TASK GOAL:
Some lines in the entries contain the word "violations". Copy all of them.

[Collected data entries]
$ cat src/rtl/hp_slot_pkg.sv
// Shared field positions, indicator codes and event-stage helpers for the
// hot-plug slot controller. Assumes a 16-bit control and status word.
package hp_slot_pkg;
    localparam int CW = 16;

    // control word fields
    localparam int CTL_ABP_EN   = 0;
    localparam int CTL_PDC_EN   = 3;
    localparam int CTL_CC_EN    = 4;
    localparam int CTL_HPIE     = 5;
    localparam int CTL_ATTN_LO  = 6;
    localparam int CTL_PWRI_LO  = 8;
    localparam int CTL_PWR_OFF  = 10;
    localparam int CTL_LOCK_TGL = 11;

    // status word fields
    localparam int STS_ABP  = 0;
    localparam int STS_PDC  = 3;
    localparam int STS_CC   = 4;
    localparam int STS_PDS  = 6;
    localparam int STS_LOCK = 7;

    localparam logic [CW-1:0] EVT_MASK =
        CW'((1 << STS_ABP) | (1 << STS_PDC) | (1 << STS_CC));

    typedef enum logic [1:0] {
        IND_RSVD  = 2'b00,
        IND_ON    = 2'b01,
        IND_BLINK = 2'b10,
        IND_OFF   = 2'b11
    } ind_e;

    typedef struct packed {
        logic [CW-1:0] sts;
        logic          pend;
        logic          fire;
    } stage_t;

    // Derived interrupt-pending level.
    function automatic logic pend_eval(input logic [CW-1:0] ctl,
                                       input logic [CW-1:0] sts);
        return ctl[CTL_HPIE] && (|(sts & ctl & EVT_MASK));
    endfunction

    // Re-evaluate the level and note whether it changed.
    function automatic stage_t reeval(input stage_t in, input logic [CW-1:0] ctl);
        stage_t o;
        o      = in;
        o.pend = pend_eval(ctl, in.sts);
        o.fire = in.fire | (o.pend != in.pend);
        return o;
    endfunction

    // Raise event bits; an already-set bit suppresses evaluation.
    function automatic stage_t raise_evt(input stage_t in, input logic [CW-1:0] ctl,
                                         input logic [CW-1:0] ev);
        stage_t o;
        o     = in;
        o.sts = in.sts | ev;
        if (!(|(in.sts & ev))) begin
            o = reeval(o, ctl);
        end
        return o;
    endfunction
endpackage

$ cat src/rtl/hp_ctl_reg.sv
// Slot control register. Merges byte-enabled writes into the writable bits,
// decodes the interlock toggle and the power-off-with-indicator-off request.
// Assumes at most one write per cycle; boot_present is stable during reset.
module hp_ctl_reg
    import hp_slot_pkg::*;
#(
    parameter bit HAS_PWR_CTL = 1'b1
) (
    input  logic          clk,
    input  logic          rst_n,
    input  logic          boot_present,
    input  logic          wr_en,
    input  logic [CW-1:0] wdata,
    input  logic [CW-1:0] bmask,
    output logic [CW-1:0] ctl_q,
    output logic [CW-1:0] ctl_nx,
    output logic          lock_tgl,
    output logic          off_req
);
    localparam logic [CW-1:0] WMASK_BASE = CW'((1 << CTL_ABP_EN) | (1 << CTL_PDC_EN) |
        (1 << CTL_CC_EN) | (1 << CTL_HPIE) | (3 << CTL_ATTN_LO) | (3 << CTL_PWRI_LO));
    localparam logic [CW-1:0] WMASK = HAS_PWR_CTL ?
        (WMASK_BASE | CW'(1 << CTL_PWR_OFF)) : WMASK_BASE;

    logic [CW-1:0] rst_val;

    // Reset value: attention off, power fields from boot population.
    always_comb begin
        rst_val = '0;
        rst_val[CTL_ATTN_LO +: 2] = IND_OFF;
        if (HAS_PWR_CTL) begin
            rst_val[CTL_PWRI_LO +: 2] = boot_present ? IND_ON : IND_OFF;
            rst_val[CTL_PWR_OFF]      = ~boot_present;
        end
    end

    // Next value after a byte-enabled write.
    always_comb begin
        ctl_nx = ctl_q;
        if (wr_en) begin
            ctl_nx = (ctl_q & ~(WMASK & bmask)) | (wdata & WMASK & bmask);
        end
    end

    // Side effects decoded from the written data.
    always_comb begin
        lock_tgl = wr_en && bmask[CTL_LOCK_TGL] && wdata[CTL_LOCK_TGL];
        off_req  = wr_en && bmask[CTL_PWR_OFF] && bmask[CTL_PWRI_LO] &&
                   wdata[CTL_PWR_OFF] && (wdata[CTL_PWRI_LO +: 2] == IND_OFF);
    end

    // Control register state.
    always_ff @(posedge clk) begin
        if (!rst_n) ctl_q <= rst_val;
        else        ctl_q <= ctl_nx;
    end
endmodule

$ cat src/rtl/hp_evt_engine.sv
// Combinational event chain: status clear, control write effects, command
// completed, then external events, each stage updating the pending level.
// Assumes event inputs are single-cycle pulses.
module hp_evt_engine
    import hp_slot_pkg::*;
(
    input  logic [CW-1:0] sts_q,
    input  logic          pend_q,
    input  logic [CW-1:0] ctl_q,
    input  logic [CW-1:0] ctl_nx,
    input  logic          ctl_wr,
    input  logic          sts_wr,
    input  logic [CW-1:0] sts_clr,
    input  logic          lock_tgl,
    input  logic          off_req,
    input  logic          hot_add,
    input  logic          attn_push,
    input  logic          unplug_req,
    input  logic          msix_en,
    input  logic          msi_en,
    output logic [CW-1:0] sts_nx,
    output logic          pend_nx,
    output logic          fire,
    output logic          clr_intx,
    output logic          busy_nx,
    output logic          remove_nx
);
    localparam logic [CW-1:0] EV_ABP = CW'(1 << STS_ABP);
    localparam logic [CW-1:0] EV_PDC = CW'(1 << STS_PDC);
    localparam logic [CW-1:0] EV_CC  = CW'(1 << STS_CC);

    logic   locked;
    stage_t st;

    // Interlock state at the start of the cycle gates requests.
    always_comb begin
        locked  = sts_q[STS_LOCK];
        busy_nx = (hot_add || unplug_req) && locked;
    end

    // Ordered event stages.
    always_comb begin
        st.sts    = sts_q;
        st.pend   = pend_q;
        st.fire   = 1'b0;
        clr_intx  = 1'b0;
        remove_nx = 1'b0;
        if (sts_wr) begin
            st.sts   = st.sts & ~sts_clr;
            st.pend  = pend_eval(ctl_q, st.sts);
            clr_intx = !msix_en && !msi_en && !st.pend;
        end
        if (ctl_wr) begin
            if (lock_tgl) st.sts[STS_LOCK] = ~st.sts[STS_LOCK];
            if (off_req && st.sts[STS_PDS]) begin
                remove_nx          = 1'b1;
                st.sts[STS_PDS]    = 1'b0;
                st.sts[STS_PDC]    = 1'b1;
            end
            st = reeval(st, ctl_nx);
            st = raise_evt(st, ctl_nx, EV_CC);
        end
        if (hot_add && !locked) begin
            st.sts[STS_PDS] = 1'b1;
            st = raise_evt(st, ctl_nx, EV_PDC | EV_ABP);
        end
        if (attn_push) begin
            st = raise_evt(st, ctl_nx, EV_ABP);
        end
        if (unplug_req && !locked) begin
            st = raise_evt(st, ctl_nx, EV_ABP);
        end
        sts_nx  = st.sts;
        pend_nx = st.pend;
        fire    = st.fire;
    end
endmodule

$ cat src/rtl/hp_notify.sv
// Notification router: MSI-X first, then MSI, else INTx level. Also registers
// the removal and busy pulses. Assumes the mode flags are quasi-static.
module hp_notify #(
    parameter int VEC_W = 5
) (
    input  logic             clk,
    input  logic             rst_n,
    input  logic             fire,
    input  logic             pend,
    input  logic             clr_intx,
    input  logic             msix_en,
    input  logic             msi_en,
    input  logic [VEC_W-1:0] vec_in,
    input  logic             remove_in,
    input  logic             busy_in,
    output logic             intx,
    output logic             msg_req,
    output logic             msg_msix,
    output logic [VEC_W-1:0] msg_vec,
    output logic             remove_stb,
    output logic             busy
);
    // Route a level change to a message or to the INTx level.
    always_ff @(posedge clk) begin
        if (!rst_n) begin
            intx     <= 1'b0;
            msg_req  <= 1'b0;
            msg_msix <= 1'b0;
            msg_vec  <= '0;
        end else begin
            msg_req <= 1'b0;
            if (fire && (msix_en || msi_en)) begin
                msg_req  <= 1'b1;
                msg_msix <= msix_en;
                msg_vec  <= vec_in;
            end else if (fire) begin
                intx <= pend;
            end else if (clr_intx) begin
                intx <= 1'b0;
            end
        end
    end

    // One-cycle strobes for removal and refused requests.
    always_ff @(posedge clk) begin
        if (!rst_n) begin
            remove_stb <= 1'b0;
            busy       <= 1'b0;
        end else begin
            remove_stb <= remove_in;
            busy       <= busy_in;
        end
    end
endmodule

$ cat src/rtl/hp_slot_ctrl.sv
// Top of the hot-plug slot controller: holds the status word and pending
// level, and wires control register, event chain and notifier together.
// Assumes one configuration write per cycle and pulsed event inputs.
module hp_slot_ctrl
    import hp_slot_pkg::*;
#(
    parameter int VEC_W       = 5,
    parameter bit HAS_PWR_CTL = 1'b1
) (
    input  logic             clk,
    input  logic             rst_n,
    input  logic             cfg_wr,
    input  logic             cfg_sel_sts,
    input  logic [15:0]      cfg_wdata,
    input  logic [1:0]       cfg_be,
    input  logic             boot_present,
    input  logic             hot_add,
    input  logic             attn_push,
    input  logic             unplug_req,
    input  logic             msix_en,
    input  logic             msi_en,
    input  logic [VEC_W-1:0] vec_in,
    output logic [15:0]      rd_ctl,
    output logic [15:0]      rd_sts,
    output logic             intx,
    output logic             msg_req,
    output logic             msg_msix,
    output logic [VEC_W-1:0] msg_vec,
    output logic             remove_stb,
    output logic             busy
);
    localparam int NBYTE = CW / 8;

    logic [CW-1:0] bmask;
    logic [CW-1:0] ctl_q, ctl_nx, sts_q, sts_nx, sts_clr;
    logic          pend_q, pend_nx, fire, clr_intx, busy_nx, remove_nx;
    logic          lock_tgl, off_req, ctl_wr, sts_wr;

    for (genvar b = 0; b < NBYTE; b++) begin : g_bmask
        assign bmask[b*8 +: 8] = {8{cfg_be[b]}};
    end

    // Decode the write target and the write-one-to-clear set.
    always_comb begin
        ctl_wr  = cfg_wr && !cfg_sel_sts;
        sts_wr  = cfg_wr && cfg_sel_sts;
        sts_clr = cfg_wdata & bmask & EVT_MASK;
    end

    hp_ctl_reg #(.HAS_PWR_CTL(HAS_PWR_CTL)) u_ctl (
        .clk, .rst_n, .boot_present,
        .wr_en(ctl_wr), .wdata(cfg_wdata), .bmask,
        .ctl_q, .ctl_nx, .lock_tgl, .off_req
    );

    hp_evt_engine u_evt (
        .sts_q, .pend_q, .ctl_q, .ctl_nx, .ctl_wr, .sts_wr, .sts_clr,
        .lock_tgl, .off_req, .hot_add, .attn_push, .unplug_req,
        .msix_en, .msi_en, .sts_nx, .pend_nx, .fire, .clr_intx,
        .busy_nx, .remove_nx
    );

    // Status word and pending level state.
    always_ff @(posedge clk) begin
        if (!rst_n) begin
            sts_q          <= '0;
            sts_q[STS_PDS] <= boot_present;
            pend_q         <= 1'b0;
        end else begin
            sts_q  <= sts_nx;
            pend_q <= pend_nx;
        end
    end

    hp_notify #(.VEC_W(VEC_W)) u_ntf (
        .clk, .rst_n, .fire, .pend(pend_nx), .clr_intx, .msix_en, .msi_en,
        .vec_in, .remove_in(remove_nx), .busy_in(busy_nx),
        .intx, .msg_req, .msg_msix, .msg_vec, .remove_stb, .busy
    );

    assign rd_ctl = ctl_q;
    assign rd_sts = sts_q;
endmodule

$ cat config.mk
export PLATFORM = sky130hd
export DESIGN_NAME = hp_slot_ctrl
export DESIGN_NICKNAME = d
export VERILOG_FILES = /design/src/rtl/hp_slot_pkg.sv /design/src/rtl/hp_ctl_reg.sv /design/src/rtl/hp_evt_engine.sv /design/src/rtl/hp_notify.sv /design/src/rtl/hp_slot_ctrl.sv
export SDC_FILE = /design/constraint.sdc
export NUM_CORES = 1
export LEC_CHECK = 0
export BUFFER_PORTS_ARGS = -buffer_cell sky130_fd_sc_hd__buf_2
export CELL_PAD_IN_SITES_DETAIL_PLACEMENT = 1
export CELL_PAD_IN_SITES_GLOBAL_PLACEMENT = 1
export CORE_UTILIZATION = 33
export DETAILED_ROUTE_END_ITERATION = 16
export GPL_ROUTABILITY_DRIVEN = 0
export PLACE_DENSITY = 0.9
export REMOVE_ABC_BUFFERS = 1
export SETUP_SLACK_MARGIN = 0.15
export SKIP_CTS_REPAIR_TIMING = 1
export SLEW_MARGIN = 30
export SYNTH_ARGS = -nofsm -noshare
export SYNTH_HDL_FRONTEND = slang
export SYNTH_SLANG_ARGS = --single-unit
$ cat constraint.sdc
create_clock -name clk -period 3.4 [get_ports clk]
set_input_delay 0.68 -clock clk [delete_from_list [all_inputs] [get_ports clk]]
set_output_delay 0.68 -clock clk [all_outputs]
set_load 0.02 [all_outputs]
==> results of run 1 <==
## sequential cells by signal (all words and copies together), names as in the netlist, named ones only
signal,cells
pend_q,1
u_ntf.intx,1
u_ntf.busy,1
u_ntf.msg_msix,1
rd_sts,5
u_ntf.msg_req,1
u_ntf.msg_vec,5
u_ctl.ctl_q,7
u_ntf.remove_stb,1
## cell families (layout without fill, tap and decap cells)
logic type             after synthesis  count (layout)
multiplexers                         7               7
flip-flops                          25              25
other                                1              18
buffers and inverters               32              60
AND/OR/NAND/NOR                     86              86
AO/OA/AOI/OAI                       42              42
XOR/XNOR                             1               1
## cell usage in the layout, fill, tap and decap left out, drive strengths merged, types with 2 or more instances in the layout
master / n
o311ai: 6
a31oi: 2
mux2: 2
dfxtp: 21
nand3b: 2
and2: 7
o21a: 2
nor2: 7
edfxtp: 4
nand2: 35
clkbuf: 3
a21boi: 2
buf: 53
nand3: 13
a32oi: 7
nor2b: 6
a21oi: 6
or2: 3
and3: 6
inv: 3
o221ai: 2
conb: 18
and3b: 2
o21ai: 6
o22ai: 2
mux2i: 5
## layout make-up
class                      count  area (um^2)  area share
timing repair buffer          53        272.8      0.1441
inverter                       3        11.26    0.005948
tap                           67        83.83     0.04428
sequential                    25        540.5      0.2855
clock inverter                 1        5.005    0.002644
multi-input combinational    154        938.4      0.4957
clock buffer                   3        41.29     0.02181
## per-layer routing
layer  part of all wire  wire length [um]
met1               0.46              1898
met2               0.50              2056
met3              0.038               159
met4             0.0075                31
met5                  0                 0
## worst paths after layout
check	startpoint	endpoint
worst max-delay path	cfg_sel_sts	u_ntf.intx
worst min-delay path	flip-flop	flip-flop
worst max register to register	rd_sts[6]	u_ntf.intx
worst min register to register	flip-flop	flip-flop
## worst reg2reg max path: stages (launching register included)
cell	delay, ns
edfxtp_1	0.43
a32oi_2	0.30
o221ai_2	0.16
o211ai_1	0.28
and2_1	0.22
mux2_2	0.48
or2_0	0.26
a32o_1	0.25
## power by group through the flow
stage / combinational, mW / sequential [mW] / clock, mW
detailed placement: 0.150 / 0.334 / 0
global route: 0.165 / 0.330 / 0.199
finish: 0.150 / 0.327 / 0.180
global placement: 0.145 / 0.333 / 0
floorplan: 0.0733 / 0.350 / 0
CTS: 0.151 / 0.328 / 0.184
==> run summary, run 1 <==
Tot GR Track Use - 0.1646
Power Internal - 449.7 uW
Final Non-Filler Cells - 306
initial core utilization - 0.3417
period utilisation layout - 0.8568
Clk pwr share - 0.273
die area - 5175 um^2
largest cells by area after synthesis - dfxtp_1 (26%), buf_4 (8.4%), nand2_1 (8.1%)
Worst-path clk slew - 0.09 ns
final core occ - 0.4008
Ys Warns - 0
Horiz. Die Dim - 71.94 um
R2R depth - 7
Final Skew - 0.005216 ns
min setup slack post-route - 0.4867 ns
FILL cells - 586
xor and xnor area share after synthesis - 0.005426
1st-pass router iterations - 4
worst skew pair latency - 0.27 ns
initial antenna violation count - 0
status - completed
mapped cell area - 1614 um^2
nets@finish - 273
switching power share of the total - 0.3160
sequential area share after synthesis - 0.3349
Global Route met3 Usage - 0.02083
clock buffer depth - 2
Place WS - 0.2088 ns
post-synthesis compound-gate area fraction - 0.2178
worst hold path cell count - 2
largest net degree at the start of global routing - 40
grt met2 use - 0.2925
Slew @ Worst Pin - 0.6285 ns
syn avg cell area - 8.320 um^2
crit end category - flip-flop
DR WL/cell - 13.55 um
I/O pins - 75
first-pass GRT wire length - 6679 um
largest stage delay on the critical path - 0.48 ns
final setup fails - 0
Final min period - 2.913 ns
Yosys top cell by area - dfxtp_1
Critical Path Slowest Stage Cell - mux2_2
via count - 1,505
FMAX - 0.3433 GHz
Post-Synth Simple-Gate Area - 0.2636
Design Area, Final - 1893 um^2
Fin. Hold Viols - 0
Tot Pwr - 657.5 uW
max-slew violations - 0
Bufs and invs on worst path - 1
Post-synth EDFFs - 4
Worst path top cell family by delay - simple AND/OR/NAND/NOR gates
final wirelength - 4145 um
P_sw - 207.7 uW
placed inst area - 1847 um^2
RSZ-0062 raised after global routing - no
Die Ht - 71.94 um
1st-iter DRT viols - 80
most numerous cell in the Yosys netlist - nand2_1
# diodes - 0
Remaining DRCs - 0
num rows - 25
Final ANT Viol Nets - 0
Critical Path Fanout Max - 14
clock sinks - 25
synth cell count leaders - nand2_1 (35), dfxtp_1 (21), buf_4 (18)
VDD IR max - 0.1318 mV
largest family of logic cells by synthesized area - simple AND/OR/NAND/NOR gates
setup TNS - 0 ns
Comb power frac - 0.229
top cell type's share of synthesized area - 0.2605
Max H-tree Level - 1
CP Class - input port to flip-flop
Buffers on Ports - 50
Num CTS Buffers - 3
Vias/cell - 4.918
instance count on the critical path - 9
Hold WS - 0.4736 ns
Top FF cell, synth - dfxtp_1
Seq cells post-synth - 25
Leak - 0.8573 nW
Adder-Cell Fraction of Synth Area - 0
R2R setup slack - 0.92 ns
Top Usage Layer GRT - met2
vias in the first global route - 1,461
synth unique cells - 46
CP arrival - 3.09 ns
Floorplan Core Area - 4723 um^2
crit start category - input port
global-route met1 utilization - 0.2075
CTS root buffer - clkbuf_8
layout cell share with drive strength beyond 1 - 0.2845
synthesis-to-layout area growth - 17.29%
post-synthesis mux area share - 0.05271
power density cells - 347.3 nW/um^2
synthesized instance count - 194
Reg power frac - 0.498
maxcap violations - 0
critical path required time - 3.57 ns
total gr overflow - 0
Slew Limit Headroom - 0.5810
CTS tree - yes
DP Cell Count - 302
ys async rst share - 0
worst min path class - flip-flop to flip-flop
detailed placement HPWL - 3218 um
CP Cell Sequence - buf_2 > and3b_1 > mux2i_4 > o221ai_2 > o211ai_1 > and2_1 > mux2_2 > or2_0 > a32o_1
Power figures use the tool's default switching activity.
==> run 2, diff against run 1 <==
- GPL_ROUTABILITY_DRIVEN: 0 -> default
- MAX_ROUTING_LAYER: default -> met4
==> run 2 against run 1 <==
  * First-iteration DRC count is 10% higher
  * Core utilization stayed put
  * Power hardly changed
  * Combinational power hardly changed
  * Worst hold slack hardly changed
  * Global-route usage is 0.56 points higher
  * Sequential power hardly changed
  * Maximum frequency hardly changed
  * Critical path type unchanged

...

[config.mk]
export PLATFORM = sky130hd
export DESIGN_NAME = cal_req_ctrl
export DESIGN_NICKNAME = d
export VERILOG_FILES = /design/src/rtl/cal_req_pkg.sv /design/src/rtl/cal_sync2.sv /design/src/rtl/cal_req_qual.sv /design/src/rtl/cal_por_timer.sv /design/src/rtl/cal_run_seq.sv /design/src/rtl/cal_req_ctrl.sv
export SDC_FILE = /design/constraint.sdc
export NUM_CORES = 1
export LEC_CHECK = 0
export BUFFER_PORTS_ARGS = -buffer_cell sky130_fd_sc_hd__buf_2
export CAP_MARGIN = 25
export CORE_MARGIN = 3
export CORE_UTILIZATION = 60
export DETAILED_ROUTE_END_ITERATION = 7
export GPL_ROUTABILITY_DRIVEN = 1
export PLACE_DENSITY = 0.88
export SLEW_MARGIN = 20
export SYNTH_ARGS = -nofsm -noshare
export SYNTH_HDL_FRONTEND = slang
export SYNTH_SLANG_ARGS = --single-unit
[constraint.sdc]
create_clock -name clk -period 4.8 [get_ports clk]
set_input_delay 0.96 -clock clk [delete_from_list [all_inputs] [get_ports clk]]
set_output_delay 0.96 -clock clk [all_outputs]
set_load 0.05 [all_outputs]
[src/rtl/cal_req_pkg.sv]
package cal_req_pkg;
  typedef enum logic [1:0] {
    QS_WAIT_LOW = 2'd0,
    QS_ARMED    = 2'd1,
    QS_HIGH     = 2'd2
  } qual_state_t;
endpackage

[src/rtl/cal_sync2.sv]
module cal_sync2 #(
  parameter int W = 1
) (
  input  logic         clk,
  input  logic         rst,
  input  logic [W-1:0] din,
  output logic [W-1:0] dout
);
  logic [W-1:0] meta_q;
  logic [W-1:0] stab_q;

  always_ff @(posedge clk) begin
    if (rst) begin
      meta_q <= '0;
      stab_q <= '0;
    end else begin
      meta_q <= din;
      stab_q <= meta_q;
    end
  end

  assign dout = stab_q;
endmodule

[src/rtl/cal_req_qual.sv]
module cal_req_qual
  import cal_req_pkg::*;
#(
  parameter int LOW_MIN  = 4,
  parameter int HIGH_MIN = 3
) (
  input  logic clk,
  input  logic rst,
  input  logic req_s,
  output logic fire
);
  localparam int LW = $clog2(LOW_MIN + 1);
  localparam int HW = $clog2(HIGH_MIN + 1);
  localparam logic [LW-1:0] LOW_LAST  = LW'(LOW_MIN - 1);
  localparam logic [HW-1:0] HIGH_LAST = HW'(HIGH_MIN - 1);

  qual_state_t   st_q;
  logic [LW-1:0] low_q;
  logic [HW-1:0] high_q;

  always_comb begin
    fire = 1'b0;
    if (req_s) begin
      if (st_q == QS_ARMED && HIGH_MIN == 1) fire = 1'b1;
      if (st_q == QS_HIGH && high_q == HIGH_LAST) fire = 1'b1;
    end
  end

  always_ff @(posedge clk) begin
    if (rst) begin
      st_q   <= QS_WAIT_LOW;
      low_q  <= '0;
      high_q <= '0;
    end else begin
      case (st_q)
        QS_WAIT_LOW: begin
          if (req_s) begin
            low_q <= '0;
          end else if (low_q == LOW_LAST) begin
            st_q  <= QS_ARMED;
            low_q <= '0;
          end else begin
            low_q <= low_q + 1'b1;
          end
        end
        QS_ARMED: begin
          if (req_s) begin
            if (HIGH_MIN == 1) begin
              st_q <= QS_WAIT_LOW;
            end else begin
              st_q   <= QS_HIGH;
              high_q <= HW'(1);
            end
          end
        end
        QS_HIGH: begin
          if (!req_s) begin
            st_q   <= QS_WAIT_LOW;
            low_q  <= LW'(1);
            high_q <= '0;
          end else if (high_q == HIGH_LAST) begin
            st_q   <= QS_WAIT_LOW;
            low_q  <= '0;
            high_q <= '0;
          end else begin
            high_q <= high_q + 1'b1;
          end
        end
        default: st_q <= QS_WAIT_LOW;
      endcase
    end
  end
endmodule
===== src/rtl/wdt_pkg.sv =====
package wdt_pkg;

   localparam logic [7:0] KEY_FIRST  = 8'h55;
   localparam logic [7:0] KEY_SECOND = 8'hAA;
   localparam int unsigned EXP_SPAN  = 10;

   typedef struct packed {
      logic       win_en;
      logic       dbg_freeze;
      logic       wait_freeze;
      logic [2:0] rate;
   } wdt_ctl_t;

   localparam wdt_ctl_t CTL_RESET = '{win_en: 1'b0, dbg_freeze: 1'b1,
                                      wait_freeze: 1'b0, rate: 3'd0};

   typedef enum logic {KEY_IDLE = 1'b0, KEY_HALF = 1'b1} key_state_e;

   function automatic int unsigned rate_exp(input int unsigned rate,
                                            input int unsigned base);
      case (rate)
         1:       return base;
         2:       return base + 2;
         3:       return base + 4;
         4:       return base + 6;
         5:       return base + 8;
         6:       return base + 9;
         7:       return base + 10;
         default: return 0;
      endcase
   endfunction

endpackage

RESPONSE TO THIS TASK:
max-slew violations - 0
maxcap violations - 0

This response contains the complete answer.